Video of ice making cycle
Though not the problem with this particular unit, this video shows how to disassemble the unit and unclog a water pump.
This video shows the original symptoms on this unit. At first, it appeared that there was something wrong with the "water level" sensor since the Add Water LED did not come on when no water was present. As discussed above, it was later discovered that it is a water flow sensor instead of a water level sensor, so the Add Water LED would not light until the pump tried to pump water to the freeze trough and found no flow. Since the Select button properly toggles between the L and S LEDs, the microcontroller is probably working.

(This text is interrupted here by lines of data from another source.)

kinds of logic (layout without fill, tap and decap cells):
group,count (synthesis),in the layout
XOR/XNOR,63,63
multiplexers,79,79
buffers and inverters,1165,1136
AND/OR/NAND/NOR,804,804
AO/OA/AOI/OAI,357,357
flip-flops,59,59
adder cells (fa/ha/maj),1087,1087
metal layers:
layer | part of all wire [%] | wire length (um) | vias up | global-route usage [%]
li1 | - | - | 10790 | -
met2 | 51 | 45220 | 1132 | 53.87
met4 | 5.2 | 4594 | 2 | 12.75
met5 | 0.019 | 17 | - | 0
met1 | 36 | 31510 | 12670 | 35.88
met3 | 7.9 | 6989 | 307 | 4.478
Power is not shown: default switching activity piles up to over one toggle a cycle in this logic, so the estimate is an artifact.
--- config.mk ---
export PLATFORM = sky130hd
export DESIGN_NAME = ucb_isqrt
export DESIGN_NICKNAME = d
export VERILOG_FILES = /design/src/ucb_pkg.sv /design/src/ucb_isqrt.sv
export SDC_FILE = /design/constraint.sdc
export NUM_CORES = 1
export LEC_CHECK = 0
export BUFFER_PORTS_ARGS = -buffer_cell sky130_fd_sc_hd__buf_2
export CAP_MARGIN = 5
export CORE_ASPECT_RATIO = 0.8
export CORE_MARGIN = 3
export CORE_UTILIZATION = 25
export DETAILED_ROUTE_END_ITERATION = 7
export GPL_ROUTABILITY_DRIVEN = 0
export MAX_ROUTING_LAYER = met4
export SYNTH_ARGS = -nofsm -noshare
export SYNTH_HDL_FRONTEND = slang
export SYNTH_SLANG_ARGS = --single-unit
--- constraint.sdc ---
create_clock -name clk -period 16.1 [get_ports clk]
set_input_delay 0.805 -clock clk [delete_from_list [all_inputs] [get_ports clk]]
set_output_delay 0.805 -clock clk [all_outputs]
set_load 0.01 [all_outputs]
[config.mk]
export PLATFORM = sky130hd
export DESIGN_NAME = ucb_div
export DESIGN_NICKNAME = d
export VERILOG_FILES = /design/src/ucb_pkg.sv /design/src/ucb_div.sv
export SDC_FILE = /design/constraint.sdc
export NUM_CORES = 1
export LEC_CHECK = 0
export BUFFER_PORTS_ARGS = -buffer_cell sky130_fd_sc_hd__buf_2
export CORE_MARGIN = 5
export CORE_UTILIZATION = 45
export DETAILED_ROUTE_END_ITERATION = 12
export GPL_TIMING_DRIVEN = 0
export PLACE_DENSITY_LB_ADDON = 0.2
export RECOVER_POWER = 100
export SYNTH_ARGS = -nofsm -noshare
export SYNTH_HDL_FRONTEND = slang
export SYNTH_SLANG_ARGS = --single-unit
[constraint.sdc]
create_clock -name clk -period 10.3 [get_ports clk]
set_input_delay 0.515 -clock clk [delete_from_list [all_inputs] [get_ports clk]]
set_output_delay 0.515 -clock clk [all_outputs]
set_load 0.1 [all_outputs]
`src/design/nfab_pkg.sv`:
```
// Shared types and constants for the Thompson NFA builder.
package nfab_pkg;

    // State numbering
    localparam int STATE_BITS  = 12;
    localparam int NUM_W       = STATE_BITS + 1;
    localparam int STATE_LIMIT = 1 << STATE_BITS;

    // Queue depths between the parts
    localparam int CMD_Q_DEPTH = 2;
    localparam int REC_Q_DEPTH = 4;

    // Token codes on req_type
    localparam logic [2:0] TOK_LIT  = 3'd0;
    localparam logic [2:0] TOK_CAT  = 3'd1;
    localparam logic [2:0] TOK_ALT  = 3'd2;
    localparam logic [2:0] TOK_STAR = 3'd3;
    localparam logic [2:0] TOK_END  = 3'd4;

    // Record kinds
    localparam logic [2:0] KIND_SYM   = 3'd0;
    localparam logic [2:0] KIND_EPS   = 3'd1;
    localparam logic [2:0] KIND_INIT  = 3'd2;
    localparam logic [2:0] KIND_FINAL = 3'd3;
    localparam logic [2:0] KIND_ERR   = 3'd4;

    // Error codes
    localparam logic [2:0] ERR_UNDERFLOW   = 3'd0;
    localparam logic [2:0] ERR_BAD_END     = 3'd1;
    localparam logic [2:0] ERR_UNSUPPORTED = 3'd2;
    localparam logic [2:0] ERR_OVERFLOW    = 3'd3;
    localparam logic [2:0] ERR_EXHAUSTED   = 3'd4;

    // Classified operation
    typedef enum logic [2:0] {
        OP_LIT,
        OP_CAT,
        OP_ALT,
        OP_STAR,
        OP_END,
        OP_BAD
    } op_t;

    typedef struct packed {
        logic [2:0] req_type;
        logic [7:0] symbol;
    } req_t;

    typedef struct packed {
        logic [2:0]            rec_kind;
        logic [STATE_BITS-1:0] from_state;
        logic [7:0]            edge_symbol;
        logic [STATE_BITS-1:0] to_state;
        logic [2:0]            error_code;
        logic                  last;
    } rec_t;

    typedef struct packed {
        logic [STATE_BITS-1:0] s;
        logic [STATE_BITS-1:0] e;
    } frag_t;

    typedef struct packed {
        op_t        op;
        logic [7:0] symbol;
    } op_item_t;

endpackage

```
`src/design/nfab_fifo.sv`:
```
// Small synchronous FIFO built from registers.
module nfab_fifo #(
    parameter int WIDTH = 8,
    parameter int DEPTH = 2
) (
    input  logic             clk,
    input  logic             rst_n,
    input  logic             wr_en,
    input  logic [WIDTH-1:0] wr_data,
    output logic             full,
    input  logic             rd_en,
    output logic [WIDTH-1:0] rd_data,
    output logic             empty
);

    localparam int PTR_W = (DEPTH > 1) ? $clog2(DEPTH) : 1;
    localparam int CNT_W = $clog2(DEPTH + 1);

    logic [WIDTH-1:0] slot_reg [DEPTH];
    logic [PTR_W-1:0] wr_ptr_reg, wr_ptr_next;
    logic [PTR_W-1:0] rd_ptr_reg, rd_ptr_next;
    logic [CNT_W-1:0] count_reg, count_next;
    logic             do_wr, do_rd;

    assign full    = (count_reg == CNT_W'(DEPTH));
    assign empty   = (count_reg == '0);
    assign do_wr   = wr_en && !full;
    assign do_rd   = rd_en && !empty;
    assign rd_data = slot_reg[rd_ptr_reg];

    // Advance pointers with wrap, track fill
    always_comb
    begin
        wr_ptr_next = wr_ptr_reg;
        rd_ptr_next = rd_ptr_reg;
        count_next  = count_reg;
        if (do_wr)
        begin
            wr_ptr_next = (wr_ptr_reg == PTR_W'(DEPTH - 1)) ? '0 : wr_ptr_reg + 1'b1;
        end
        if (do_rd)
        begin
            rd_ptr_next = (rd_ptr_reg == PTR_W'(DEPTH - 1)) ? '0 : rd_ptr_reg + 1'b1;
        end
        if (do_wr && !do_rd)
        begin
            count_next = count_reg + 1'b1;
        end
        else if (do_rd && !do_wr)
        begin
            count_next = count_reg - 1'b1;
        end
    end

    always_ff @(posedge clk or negedge rst_n)
    begin
        if (!rst_n)
        begin
            wr_ptr_reg <= '0;
            rd_ptr_reg <= '0;
            count_reg  <= '0;
        end
        else
        begin
            wr_ptr_reg <= wr_ptr_next;
            rd_ptr_reg <= rd_ptr_next;
            count_reg  <= count_next;
        end
    end

    // Store the incoming entry
    always_ff @(posedge clk)
    begin
        if (do_wr)
        begin
            slot_reg[wr_ptr_reg] <= wr_data;
        end
    end

endmodule

```
`src/design/nfab_front.sv`:
```
// Front end: accepts tokens, classifies them and queues them for the engine.
module nfab_front (
    input  logic                clk,
    input  logic                rst_n,
    input  logic                push,
    input  nfab_pkg::req_t      req,
    output logic                full,
    output nfab_pkg::op_item_t  item,
    output logic                item_valid,
    input  logic                item_take
);

    localparam int ITEM_W = $bits(nfab_pkg::op_item_t);

    nfab_pkg::op_item_t cls_item;
    logic               q_empty;
    logic [ITEM_W-1:0]  q_rd_data;

    // Classify the token
    always_comb
    begin
        cls_item.symbol = req.symbol;
        unique case (req.req_type)
            nfab_pkg::TOK_LIT:  cls_item.op = nfab_pkg::OP_LIT;
            nfab_pkg::TOK_CAT:  cls_item.op = nfab_pkg::OP_CAT;
            nfab_pkg::TOK_ALT:  cls_item.op = nfab_pkg::OP_ALT;
            nfab_pkg::TOK_STAR: cls_item.op = nfab_pkg::OP_STAR;
            nfab_pkg::TOK_END:  cls_item.op = nfab_pkg::OP_END;
            default:            cls_item.op = nfab_pkg::OP_BAD;
        endcase
    end

    // Queue classified requests toward the engine
    nfab_fifo #(
        .WIDTH (ITEM_W),
        .DEPTH (nfab_pkg::CMD_Q_DEPTH)
    ) u_cmd_q (
        .clk     (clk),
        .rst_n   (rst_n),
        .wr_en   (push),
        .wr_data (cls_item),
        .full    (full),
        .rd_en   (item_take),
        .rd_data (q_rd_data),
        .empty   (q_empty)
    );

    assign item       = nfab_pkg::op_item_t'(q_rd_data);
    assign item_valid = !q_empty;

endmodule

```
`src/design/nfab_back.sv`:
```
// Back end: fragment stack, state counter and transition record emitter.
module nfab_back #(
    parameter int STACK_DEPTH = 64
) (
    input  logic               clk,
    input  logic               rst_n,
    input  nfab_pkg::op_item_t item,
    input  logic               item_valid,
    output logic               item_take,
    output nfab_pkg::rec_t     rec,
    output logic               rec_valid,
    input  logic               rec_full
);

    localparam int SB     = nfab_pkg::STATE_BITS;
    localparam int NW     = nfab_pkg::NUM_W;
    localparam int CNT_W  = $clog2(STACK_DEPTH + 1);
    localparam int ADDR_W = $clog2(STACK_DEPTH);

    // Stack store: all fragments below the top; the top sits in a register
    nfab_pkg::frag_t mem [STACK_DEPTH];
    nfab_pkg::frag_t rd_reg;

    logic [CNT_W-1:0] count_reg, count_next;
    logic [NW-1:0]    num_reg, num_next;
    nfab_pkg::frag_t  top_reg, top_eff, top_next;
    logic             fix_reg, fix_next;

    // Job being emitted
    logic             job_valid_reg;
    nfab_pkg::op_t    job_op_reg;
    logic             job_err_reg;
    logic [2:0]       job_code_reg;
    logic [SB-1:0]    job_s_reg, job_e_reg;
    nfab_pkg::frag_t  job_b_reg;
    logic [7:0]       job_sym_reg;
    logic [1:0]       job_idx_reg, job_last_reg;

    // Decode results
    logic             dec_err;
    logic [2:0]       dec_code;
    logic [1:0]       dec_last;
    logic             wr_en, rd_en;
    logic             states_ok;
    logic [SB-1:0]    new_s, new_e;
    logic [ADDR_W-1:0] wr_addr, rd_addr;

    logic             emit_fire, emit_done;

    // Top fragment start is patched from the read data after a concat
    always_comb
    begin
        top_eff = top_reg;
        if (fix_reg)
        begin
            top_eff.s = rd_reg.s;
        end
    end

    assign emit_fire = job_valid_reg && !rec_full;
    assign emit_done = emit_fire && (job_idx_reg == job_last_reg);
    assign item_take = item_valid && (!job_valid_reg || emit_done);

    assign states_ok = (num_reg <= NW'(nfab_pkg::STATE_LIMIT - 2));
    assign new_s     = num_reg[SB-1:0];
    assign new_e     = new_s + SB'(1);
    assign wr_addr   = ADDR_W'(count_reg - CNT_W'(1));
    assign rd_addr   = ADDR_W'(count_reg - CNT_W'(2));

    // Check the token and work out the new stack state
    always_comb
    begin
        dec_err    = 1'b0;
        dec_code   = nfab_pkg::ERR_UNDERFLOW;
        dec_last   = 2'd0;
        count_next = count_reg;
        num_next   = num_reg;
        top_next   = top_eff;
        fix_next   = 1'b0;
        wr_en      = 1'b0;
        rd_en      = 1'b0;
        unique case (item.op)
            nfab_pkg::OP_LIT:
            begin
                if (count_reg >= CNT_W'(STACK_DEPTH))
                begin
                    dec_err  = 1'b1;
                    dec_code = nfab_pkg::ERR_OVERFLOW;
                end
                else if (!states_ok)
                begin
                    dec_err  = 1'b1;
                    dec_code = nfab_pkg::ERR_EXHAUSTED;
                end
                else
                begin
                    count_next = count_reg + 1'b1;
                    num_next   = num_reg + NW'(2);
                    top_next.s = new_s;
                    top_next.e = new_e;
                    wr_en      = (count_reg != '0);
                end
            end
            nfab_pkg::OP_CAT:
            begin
                if (count_reg < CNT_W'(2))
                begin
                    dec_err = 1'b1;
                end
                else
                begin
                    count_next = count_reg - 1'b1;
                    fix_next   = 1'b1;
                    rd_en      = 1'b1;
                end
            end
            nfab_pkg::OP_ALT:
            begin
                if (count_reg < CNT_W'(2))
                begin
                    dec_err = 1'b1;
                end
                else if (!states_ok)
                begin
                    dec_err  = 1'b1;
                    dec_code = nfab_pkg::ERR_EXHAUSTED;
                end
                else
                begin
                    count_next = count_reg - 1'b1;
                    num_next   = num_reg + NW'(2);
                    top_next.s = new_s;
                    top_next.e = new_e;
                    rd_en      = 1'b1;
                    dec_last   = 2'd3;
                end
            end
            nfab_pkg::OP_STAR:
            begin
                if (count_reg == '0)
                begin
                    dec_err = 1'b1;
                end
                else if (!states_ok)
                begin
                    dec_err  = 1'b1;
                    dec_code = nfab_pkg::ERR_EXHAUSTED;
                end
                else
                begin
                    num_next   = num_reg + NW'(2);
                    top_next.s = new_s;
                    top_next.e = new_e;
                    dec_last   = 2'd3;
                end
            end
            nfab_pkg::OP_END:
            begin
                if (count_reg != CNT_W'(1))
                begin
                    dec_err  = 1'b1;
                    dec_code = nfab_pkg::ERR_BAD_END;
                end
                else
                begin
                    count_next = '0;
                    num_next   = '0;
                    dec_last   = 2'd1;
                end
            end
            default:
            begin
                dec_err  = 1'b1;
                dec_code = nfab_pkg::ERR_UNSUPPORTED;
            end
        endcase
        // Drop everything on an error
        if (dec_err)
        begin
            count_next = '0;
            num_next   = '0;
            dec_last   = 2'd0;
            fix_next   = 1'b0;
            wr_en      = 1'b0;
            rd_en      = 1'b0;
        end
    end

    // Stack control state
    always_ff @(posedge clk or negedge rst_n)
    begin
        if (!rst_n)
        begin
            count_reg <= '0;
            num_reg   <= '0;
            fix_reg   <= 1'b0;
        end
        else
        begin
            if (item_take)
            begin
                count_reg <= count_next;
                num_reg   <= num_next;
            end
            fix_reg <= item_take && fix_next;
        end
    end

    // Top fragment register
    always_ff @(posedge clk)
    begin
        top_reg <= item_take ? top_next : top_eff;
    end

    // Stack store: push the old top, read the second entry
    always_ff @(posedge clk)
    begin
        if (item_take && wr_en)
        begin
            mem[wr_addr] <= top_eff;
        end
        if (item_take && rd_en)
        begin
            rd_reg <= mem[rd_addr];
        end
    end

    // Job control
    always_ff @(posedge clk or negedge rst_n)
    begin
        if (!rst_n)
        begin
            job_valid_reg <= 1'b0;
            job_idx_reg   <= 2'd0;
        end
        else if (item_take)
        begin
            job_valid_reg <= 1'b1;
            job_idx_reg   <= 2'd0;
        end
        else if (emit_done)
        begin
            job_valid_reg <= 1'b0;
        end
        else if (emit_fire)
        begin
            job_idx_reg <= job_idx_reg + 1'b1;
        end
    end

    // Job payload
    always_ff @(posedge clk)
    begin
        if (item_take)
        begin
            job_op_reg   <= item.op;
            job_err_reg  <= dec_err;
            job_code_reg <= dec_code;
            job_s_reg    <= new_s;
            job_e_reg    <= new_e;
            job_b_reg    <= top_eff;
            job_sym_reg  <= item.symbol;
            job_last_reg <= dec_last;
        end
    end

    // Build the current record
    always_comb
    begin
        rec             = '0;
        rec.last        = (job_idx_reg == job_last_reg);
        rec.rec_kind    = nfab_pkg::KIND_EPS;
        if (job_err_reg)
        begin
            rec.rec_kind   = nfab_pkg::KIND_ERR;
            rec.error_code = job_code_reg;
        end
        else
        begin
            unique case (job_op_reg)
                nfab_pkg::OP_LIT:
                begin
                    rec.rec_kind    = nfab_pkg::KIND_SYM;
                    rec.from_state  = job_s_reg;
                    rec.edge_symbol = job_sym_reg;
                    rec.to_state    = job_e_reg;
                end
                nfab_pkg::OP_CAT:
                begin
                    rec.from_state = rd_reg.e;
                    rec.to_state   = job_b_reg.s;
                end
                nfab_pkg::OP_ALT:
                begin
                    unique case (job_idx_reg)
                        2'd0:
                        begin
                            rec.from_state = job_s_reg;
                            rec.to_state   = rd_reg.s;
                        end
                        2'd1:
                        begin
                            rec.from_state = job_s_reg;
                            rec.to_state   = job_b_reg.s;
                        end
                        2'd2:
                        begin
                            rec.from_state = rd_reg.e;
                            rec.to_state   = job_e_reg;
                        end
                        default:
                        begin
                            rec.from_state = job_b_reg.e;
                            rec.to_state   = job_e_reg;
                        end
                    endcase
                end
                nfab_pkg::OP_STAR:
                begin
                    unique case (job_idx_reg)
                        2'd0:
                        begin
                            rec.from_state = job_s_reg;
                            rec.to_state   = job_b_reg.s;
                        end
                        2'd1:
                        begin
                            rec.from_state = job_s_reg;
                            rec.to_state   = job_e_reg;
                        end
                        2'd2:
                        begin
                            rec.from_state = job_b_reg.e;
                            rec.to_state   = job_b_reg.s;
                        end
                        default:
                        begin
                            rec.from_state = job_b_reg.e;
                            rec.to_state   = job_e_reg;
                        end
                    endcase
                end
                nfab_pkg::OP_END:
                begin
                    if (job_idx_reg == 2'd0)
                    begin
                        rec.rec_kind   = nfab_pkg::KIND_INIT;
                        rec.from_state = job_b_reg.s;
                    end
                    else
                    begin
                        rec.rec_kind   = nfab_pkg::KIND_FINAL;
                        rec.from_state = job_b_reg.e;
                    end
                end
                default:
                begin
                    rec.rec_kind   = nfab_pkg::KIND_ERR;
                    rec.error_code = nfab_pkg::ERR_UNSUPPORTED;
                end
            endcase
        end
    end

    assign rec_valid = emit_fire;

    // Checks
    a_count_bound: assert property (@(posedge clk) disable iff (!rst_n)
        count_reg <= CNT_W'(STACK_DEPTH))
        else $error("fragment count beyond stack depth");

    a_num_even: assert property (@(posedge clk) disable iff (!rst_n)
        (num_reg[0] == 1'b0) && (num_reg <= NW'(nfab_pkg::STATE_LIMIT)))
        else $error("state counter odd or out of range");

    a_fix_job: assert property (@(posedge clk) disable iff (!rst_n)
        fix_reg |-> (job_valid_reg && job_op_reg == nfab_pkg::OP_CAT && job_idx_reg == 2'd0))
        else $error("concat patch pending without its job");

    a_idx_bound: assert property (@(posedge clk) disable iff (!rst_n)
        job_valid_reg |-> (job_idx_reg <= job_last_reg))
        else $error("record index past last record");

    a_end_clears: assert property (@(posedge clk) disable iff (!rst_n)
        (item_take && item.op == nfab_pkg::OP_END) |=> (count_reg == '0 && num_reg == '0))
        else $error("end token did not clear the builder");

endmodule

```
`src/design/thompson_nfa_builder.sv`:
```
// Thompson NFA builder top level: postfix regex tokens in, NFA transition records out.
//
// Usage:
//   Request side is a queue: drive req and push; a request is taken at a clock edge
//   with push high and full low. Result side is a queue: while empty is low the oldest
//   record is on rec; it is taken at a clock edge with pop high and empty low.
//   Each token produces one to four records; the final one of a token has last set.
// Timing:
//   The first record of a token passes the request queue, the job registers and the
//   result queue before it appears on rec. The record emitter writes one record per
//   cycle into the result queue while that queue is not full, so record count per token
//   sets the rate; the next token is taken as the last record of a token is written.
//   A concat may follow any token at once; the second stack entry is read into a register.
// Reset:
//   rst_n low empties both queues, the fragment stack and the state counter.
//   Stack contents need no clearing pass.
// Stalls:
//   If pop stays low, the result queue fills, the emitter holds, the request
//   queue fills and full rises. No record is lost or repeated.
module thompson_nfa_builder #(
    parameter int STACK_DEPTH = 64
) (
    input  logic            clk,
    input  logic            rst_n,
    input  logic            push,
    input  nfab_pkg::req_t  req,
    output logic            full,
    output logic            empty,
    input  logic            pop,
    output nfab_pkg::rec_t  rec
);

    localparam int REC_W = $bits(nfab_pkg::rec_t);

    nfab_pkg::op_item_t item;
    logic               item_valid;
    logic               item_take;
    nfab_pkg::rec_t     eng_rec;
    logic               eng_rec_valid;
    logic               rec_q_full;
    logic [REC_W-1:0]   rec_q_data;

    // Accept and classify tokens
    nfab_front u_front (
        .clk        (clk),
        .rst_n      (rst_n),
        .push       (push),
        .req        (req),
        .full       (full),
        .item       (item),
        .item_valid (item_valid),
        .item_take  (item_take)
    );

    // Run the construction
    nfab_back #(
        .STACK_DEPTH (STACK_DEPTH)
    ) u_back (
        .clk        (clk),
        .rst_n      (rst_n),
        .item       (item),
        .item_valid (item_valid),
        .item_take  (item_take),
        .rec        (eng_rec),
        .rec_valid  (eng_rec_valid),
        .rec_full   (rec_q_full)
    );

    // Hold finished records for the receiver
    nfab_fifo #(
        .WIDTH (REC_W),
        .DEPTH (nfab_pkg::REC_Q_DEPTH)
    ) u_rec_q (
        .clk     (clk),
        .rst_n   (rst_n),
        .wr_en   (eng_rec_valid),
        .wr_data (eng_rec),
        .full    (rec_q_full),
        .rd_en   (pop),
        .rd_data (rec_q_data),
        .empty   (empty)
    );

    assign rec = nfab_pkg::rec_t'(rec_q_data);

endmodule

```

About 15 minutes after power up, the Add Water and the Ice Full LEDs alternate. Though not clear at the time, this is apparently a signal from the microcontroller that something in the sequence has not gone correctly. As mentioned in the video, there was no DC current through the pump motor. Looking at the PCB with a scope, I found that the open collector output of the ULN2003A driving the pump had 12V on it. It should be near ground to run the pump. The corresponding input of the ULN2003A was low, so the microcontroller is not telling the pump to run. At this point, I still did not know what the proper sequence of operations was for the system. Repeatedly hitting one of the microswitches driven by the freeze trough shaft resulted in the water pump starting. At this point, a clamp on AC ammeter was put around one of the wires going to the synchronus motor driving the freeze trough. There was current, but the motor was not rotating.
Video of problem symptoms
|Since the motor was getting current but not rotating, it was removed for inspection. The result is shown in the image at the right. The shaft could not be rotated in either direction. Some WD-40 was sprayed on the shaft and bushing bearing, and the shaft gently worked back and forth until free. Then a liberal amount of Valvoline synthetic SAE 0W-20 oil, the same I use on my Teletypes, was applied to the junction of the shaft and the bushing. The motor was then powered for several minutes to allow the oil to work into the bearing. Now and then, the shaft would be grabbed with pliers to simulate the shaft hitting a stop. After several tries, the motor properly reversed direction. The motor was then reinstalled and the video at the top of this page, showing proper operation, was shot. At this point, the unit has worked properly for about 24 hours producing at least 20 baskets of ice. However, the motor eventually froze again. A replacement was ordered. The new one was an exact replacement except for the color of the leads. The leads were the right length and included the connectors to plug onto the PCB.||
Synchronous motor removed showing corrosion.
I look forward to comments and information on other problems people have found. In general, if the ice shovel does not move when power first applied, and the water pump does not run,
have a look at the synchronous motor.